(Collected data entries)
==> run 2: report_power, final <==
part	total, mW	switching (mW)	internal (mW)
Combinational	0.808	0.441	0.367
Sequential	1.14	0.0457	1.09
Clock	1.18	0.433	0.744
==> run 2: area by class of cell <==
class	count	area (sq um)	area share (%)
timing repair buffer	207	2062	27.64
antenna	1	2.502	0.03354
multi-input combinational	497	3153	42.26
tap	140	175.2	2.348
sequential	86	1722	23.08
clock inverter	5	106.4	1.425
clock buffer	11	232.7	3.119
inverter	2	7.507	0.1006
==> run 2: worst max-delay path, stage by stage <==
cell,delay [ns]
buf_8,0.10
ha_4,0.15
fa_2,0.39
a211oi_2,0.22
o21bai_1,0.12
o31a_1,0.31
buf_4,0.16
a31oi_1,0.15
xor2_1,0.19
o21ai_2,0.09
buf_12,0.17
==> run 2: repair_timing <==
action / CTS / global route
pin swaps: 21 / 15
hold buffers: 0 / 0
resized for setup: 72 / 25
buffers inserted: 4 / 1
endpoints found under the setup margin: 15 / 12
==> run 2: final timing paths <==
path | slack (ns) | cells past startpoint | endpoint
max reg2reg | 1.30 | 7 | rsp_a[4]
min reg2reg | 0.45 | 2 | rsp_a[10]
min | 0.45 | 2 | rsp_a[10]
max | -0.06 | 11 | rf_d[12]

▶ [WHAT IS REQUIRED]:
Exactly as they appear, write out the lines from the one containing "cell,delay [ns]" through the final line of the entries above, both included.

▶ [WRITTEN REPLY]:
cell,delay [ns]
buf_8,0.10
ha_4,0.15
fa_2,0.39
a211oi_2,0.22
o21bai_1,0.12
o31a_1,0.31
buf_4,0.16
a31oi_1,0.15
xor2_1,0.19
o21ai_2,0.09
buf_12,0.17
==> run 2: repair_timing <==
action / CTS / global route
pin swaps: 21 / 15
hold buffers: 0 / 0
resized for setup: 72 / 25
buffers inserted: 4 / 1
endpoints found under the setup margin: 15 / 12
==> run 2: final timing paths <==
path | slack (ns) | cells past startpoint | endpoint
max reg2reg | 1.30 | 7 | rsp_a[4]
min reg2reg | 0.45 | 2 | rsp_a[10]
min | 0.45 | 2 | rsp_a[10]
max | -0.06 | 11 | rf_d[12]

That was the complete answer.